Stored items
##########

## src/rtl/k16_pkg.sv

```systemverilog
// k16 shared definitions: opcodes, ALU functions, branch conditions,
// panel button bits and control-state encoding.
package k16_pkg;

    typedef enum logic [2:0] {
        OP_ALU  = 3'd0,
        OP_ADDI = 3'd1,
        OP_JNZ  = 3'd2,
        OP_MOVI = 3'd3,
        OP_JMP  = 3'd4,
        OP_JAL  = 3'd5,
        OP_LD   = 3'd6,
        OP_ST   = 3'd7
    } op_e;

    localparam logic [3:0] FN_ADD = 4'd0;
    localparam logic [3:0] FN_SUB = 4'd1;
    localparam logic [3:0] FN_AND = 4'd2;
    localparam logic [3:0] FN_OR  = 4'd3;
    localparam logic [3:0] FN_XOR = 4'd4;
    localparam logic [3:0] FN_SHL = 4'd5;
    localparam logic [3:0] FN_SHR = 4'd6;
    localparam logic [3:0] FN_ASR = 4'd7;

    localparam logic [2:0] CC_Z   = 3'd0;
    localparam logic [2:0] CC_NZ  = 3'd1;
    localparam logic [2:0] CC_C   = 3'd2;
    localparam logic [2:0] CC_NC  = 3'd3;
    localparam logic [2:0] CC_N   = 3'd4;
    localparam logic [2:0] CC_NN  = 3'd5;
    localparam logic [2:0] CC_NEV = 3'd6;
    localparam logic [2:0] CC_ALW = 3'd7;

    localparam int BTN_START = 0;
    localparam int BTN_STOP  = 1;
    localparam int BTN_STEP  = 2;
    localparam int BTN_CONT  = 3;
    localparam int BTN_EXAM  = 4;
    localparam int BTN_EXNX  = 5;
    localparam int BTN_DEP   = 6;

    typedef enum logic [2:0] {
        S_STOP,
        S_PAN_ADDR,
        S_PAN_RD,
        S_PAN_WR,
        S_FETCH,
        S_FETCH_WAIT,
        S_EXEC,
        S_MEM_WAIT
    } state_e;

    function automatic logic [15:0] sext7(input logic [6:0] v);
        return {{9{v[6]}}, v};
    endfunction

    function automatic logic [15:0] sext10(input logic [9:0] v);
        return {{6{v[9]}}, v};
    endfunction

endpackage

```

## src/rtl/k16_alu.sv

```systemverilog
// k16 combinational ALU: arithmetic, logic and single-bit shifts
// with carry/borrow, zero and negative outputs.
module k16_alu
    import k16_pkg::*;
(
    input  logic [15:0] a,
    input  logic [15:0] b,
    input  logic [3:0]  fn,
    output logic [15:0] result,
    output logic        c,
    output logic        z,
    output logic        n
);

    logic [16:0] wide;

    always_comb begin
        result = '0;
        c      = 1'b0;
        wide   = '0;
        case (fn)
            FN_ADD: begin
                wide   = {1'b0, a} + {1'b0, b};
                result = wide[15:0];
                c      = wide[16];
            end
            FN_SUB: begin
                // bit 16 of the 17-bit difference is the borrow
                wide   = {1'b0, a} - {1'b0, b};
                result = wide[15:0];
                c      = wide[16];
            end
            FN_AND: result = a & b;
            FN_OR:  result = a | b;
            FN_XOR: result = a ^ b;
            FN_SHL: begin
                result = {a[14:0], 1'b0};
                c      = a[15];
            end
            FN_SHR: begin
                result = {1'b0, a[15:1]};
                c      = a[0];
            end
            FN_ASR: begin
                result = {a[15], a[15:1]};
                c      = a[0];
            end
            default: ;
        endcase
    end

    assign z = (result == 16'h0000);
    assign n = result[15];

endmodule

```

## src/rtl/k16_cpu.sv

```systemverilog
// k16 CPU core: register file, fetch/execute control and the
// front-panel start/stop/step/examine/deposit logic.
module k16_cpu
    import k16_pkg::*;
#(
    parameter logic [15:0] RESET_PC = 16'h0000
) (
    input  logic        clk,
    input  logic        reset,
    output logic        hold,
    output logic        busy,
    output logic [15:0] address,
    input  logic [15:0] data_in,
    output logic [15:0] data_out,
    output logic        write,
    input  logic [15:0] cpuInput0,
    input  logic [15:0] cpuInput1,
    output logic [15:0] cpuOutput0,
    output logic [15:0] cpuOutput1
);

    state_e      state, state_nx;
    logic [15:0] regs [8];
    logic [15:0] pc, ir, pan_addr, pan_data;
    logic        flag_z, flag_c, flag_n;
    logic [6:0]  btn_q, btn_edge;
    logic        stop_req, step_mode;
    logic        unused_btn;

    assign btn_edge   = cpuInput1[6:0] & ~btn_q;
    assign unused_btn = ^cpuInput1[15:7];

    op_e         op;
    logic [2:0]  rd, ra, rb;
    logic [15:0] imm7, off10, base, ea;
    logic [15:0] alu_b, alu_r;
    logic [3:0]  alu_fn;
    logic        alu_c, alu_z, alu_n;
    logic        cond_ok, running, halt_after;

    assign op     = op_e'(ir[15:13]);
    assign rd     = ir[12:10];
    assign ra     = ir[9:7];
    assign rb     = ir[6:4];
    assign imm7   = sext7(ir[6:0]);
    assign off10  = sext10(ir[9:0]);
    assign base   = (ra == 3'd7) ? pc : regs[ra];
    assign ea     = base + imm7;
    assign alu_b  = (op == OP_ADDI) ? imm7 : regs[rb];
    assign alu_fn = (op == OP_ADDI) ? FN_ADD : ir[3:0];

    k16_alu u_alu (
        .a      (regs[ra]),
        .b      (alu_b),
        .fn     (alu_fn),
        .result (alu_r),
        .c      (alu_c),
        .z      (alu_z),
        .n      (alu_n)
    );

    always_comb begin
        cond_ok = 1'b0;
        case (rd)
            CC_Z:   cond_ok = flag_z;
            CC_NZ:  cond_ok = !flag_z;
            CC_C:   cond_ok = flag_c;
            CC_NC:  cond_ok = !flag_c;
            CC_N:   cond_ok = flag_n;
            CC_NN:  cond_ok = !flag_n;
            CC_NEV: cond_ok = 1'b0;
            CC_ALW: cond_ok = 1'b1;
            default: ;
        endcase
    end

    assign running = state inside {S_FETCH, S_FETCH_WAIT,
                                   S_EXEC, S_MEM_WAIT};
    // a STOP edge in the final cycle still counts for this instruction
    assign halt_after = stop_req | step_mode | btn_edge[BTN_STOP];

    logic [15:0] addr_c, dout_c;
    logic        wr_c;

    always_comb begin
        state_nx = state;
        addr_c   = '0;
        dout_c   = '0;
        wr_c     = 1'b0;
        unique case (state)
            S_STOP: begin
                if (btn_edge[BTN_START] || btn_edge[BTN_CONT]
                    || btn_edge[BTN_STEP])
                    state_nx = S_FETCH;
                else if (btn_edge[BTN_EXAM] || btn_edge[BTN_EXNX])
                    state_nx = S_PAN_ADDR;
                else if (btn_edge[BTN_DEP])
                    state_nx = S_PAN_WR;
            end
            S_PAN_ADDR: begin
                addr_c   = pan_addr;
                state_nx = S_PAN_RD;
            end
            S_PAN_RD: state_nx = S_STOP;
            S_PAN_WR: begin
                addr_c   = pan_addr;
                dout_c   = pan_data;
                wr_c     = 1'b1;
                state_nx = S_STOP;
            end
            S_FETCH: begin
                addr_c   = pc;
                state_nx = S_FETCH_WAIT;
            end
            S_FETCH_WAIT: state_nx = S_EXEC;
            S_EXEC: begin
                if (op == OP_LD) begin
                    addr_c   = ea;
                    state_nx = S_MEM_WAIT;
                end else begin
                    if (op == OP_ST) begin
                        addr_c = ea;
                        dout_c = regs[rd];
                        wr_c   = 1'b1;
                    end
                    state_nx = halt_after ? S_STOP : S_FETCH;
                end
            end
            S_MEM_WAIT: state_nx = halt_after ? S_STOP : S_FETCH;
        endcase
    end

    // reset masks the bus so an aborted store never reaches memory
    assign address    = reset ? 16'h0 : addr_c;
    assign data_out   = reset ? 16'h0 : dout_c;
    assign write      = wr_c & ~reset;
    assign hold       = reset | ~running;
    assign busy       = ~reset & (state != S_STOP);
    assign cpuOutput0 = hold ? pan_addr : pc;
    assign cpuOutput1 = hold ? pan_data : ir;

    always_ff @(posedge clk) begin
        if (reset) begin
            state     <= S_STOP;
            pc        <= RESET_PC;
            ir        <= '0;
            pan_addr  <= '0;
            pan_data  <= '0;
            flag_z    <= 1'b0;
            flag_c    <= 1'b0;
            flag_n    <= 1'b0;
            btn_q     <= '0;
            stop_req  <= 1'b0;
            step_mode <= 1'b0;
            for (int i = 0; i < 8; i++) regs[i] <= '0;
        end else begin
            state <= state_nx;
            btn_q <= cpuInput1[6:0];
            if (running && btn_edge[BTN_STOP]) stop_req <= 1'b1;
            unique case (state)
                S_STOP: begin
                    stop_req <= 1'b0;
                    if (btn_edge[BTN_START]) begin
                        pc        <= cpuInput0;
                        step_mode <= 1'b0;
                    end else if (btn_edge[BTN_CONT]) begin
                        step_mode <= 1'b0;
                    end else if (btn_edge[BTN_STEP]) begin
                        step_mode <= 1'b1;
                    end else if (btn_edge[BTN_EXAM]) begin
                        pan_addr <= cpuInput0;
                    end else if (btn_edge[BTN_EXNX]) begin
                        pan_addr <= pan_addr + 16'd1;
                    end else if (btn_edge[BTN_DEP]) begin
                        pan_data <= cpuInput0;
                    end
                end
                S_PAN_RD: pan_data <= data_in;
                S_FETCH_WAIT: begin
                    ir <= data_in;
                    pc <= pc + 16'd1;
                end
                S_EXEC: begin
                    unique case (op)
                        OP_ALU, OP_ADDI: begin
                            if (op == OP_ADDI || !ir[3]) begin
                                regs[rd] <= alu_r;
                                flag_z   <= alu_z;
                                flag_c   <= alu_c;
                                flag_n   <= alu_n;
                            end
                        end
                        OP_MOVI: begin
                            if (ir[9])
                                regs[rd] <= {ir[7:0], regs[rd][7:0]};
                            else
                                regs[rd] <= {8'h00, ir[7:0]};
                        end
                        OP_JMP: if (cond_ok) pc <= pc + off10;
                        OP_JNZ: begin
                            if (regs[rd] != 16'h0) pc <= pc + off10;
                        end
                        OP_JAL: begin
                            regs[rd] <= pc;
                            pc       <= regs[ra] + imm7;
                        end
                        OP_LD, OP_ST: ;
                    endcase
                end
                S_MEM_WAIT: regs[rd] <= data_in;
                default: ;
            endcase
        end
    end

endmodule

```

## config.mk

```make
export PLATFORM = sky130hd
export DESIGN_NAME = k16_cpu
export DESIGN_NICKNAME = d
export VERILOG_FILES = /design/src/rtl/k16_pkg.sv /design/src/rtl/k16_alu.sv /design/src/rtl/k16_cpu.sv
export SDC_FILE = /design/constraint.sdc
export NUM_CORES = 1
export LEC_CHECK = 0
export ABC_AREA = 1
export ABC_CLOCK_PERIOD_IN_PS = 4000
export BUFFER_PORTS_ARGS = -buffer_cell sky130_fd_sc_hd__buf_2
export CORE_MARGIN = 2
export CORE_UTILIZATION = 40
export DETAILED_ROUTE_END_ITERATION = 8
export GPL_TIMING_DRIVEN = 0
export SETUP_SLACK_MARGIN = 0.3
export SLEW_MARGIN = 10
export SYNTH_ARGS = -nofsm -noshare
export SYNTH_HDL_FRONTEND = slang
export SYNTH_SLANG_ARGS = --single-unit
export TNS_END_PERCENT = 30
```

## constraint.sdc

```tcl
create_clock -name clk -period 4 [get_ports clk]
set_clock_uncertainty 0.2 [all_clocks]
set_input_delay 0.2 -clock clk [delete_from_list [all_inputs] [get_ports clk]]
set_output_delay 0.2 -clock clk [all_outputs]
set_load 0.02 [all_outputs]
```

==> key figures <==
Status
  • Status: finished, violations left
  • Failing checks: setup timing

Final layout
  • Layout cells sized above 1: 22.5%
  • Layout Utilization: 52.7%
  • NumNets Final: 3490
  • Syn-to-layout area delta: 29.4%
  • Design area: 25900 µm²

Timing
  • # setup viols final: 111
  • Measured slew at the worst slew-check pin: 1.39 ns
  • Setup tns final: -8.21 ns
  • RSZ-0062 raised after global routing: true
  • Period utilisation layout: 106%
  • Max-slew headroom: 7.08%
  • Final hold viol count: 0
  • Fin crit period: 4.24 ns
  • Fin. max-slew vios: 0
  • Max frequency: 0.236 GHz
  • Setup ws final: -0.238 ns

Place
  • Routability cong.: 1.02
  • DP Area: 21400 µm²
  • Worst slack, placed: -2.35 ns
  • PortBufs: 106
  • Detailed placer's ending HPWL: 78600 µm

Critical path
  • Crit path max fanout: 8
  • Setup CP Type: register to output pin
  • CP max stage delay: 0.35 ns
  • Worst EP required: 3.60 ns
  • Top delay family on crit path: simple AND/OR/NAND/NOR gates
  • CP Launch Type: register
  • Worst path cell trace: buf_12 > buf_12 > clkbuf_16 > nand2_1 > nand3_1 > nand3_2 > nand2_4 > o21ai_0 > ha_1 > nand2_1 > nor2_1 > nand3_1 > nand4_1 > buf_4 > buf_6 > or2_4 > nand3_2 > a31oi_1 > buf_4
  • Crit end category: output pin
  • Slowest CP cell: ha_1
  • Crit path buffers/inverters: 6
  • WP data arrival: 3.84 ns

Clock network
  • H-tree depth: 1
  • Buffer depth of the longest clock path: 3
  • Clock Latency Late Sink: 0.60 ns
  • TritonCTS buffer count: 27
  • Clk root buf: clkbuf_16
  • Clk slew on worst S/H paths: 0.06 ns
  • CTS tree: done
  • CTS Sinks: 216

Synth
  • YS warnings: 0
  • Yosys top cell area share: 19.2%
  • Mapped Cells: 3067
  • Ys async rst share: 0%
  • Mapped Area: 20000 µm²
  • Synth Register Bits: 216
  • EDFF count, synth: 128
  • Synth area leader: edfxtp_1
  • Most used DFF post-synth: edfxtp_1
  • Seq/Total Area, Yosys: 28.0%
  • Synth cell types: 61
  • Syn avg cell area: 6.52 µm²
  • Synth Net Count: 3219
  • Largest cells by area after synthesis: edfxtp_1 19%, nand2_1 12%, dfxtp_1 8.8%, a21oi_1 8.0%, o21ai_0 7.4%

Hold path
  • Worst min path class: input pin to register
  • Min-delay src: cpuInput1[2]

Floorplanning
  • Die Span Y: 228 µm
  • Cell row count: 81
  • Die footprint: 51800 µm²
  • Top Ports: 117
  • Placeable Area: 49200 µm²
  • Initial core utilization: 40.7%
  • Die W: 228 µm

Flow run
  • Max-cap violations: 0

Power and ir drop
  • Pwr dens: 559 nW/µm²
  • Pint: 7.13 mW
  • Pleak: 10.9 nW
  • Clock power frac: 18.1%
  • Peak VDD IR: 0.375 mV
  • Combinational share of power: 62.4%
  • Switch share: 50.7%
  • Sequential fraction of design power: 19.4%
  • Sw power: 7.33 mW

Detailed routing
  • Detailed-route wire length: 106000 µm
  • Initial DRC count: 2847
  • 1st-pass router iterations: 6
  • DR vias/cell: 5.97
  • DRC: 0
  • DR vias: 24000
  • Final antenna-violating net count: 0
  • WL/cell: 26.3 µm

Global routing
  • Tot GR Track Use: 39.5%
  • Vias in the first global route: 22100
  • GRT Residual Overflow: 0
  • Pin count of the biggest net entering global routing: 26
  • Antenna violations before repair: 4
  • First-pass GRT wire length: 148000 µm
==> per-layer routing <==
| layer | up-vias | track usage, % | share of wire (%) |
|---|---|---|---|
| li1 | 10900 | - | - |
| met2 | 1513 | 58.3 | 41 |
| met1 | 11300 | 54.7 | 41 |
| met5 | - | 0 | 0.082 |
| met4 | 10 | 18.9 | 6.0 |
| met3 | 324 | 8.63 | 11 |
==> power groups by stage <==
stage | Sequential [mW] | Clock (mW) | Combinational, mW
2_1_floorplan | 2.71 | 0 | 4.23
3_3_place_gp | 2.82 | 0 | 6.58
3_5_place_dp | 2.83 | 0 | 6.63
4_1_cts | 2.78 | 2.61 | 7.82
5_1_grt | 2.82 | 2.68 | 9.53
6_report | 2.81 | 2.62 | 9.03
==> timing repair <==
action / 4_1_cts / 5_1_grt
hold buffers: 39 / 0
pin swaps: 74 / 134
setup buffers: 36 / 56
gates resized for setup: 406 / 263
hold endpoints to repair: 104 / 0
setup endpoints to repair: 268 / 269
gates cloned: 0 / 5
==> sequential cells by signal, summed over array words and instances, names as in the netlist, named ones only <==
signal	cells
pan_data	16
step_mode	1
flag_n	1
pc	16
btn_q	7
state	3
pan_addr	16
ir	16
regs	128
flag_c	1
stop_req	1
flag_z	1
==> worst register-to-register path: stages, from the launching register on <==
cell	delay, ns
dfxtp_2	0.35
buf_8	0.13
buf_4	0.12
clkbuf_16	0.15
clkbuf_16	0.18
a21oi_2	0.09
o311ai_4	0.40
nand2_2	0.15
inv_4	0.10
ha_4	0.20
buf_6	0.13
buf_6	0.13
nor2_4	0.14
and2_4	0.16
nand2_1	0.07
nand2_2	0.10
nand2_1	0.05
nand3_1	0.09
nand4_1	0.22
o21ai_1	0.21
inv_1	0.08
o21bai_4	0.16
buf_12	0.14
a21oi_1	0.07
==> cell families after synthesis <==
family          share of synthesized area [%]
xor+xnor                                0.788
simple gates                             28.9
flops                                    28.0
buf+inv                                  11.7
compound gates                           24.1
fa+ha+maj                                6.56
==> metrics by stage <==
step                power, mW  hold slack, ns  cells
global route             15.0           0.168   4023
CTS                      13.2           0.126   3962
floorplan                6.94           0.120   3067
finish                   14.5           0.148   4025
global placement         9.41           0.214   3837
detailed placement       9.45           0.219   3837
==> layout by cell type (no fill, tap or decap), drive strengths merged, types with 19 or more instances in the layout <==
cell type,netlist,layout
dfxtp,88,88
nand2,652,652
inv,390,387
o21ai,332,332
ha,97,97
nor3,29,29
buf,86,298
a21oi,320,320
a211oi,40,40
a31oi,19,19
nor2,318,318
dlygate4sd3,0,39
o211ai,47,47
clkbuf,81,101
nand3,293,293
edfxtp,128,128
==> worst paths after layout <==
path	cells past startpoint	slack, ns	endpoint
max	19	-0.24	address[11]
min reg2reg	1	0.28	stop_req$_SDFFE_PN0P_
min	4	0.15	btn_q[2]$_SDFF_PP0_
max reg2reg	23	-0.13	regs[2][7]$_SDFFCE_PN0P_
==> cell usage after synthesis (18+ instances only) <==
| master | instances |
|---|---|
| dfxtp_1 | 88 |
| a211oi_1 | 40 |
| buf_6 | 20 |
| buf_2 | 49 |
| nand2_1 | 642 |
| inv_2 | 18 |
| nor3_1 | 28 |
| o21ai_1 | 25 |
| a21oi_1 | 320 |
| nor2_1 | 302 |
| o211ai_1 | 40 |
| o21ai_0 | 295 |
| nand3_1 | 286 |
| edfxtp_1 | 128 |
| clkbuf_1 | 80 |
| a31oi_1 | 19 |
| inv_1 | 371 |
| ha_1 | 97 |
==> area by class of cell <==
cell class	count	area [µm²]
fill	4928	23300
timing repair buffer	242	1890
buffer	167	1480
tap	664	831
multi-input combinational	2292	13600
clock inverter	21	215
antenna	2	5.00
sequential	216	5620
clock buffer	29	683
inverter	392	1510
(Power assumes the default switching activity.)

##########

*Required work*
Filter the entries above and copy only the lines that hold "simple".

*Exercise answer*
  • Top delay family on crit path: simple AND/OR/NAND/NOR gates
simple gates                             28.9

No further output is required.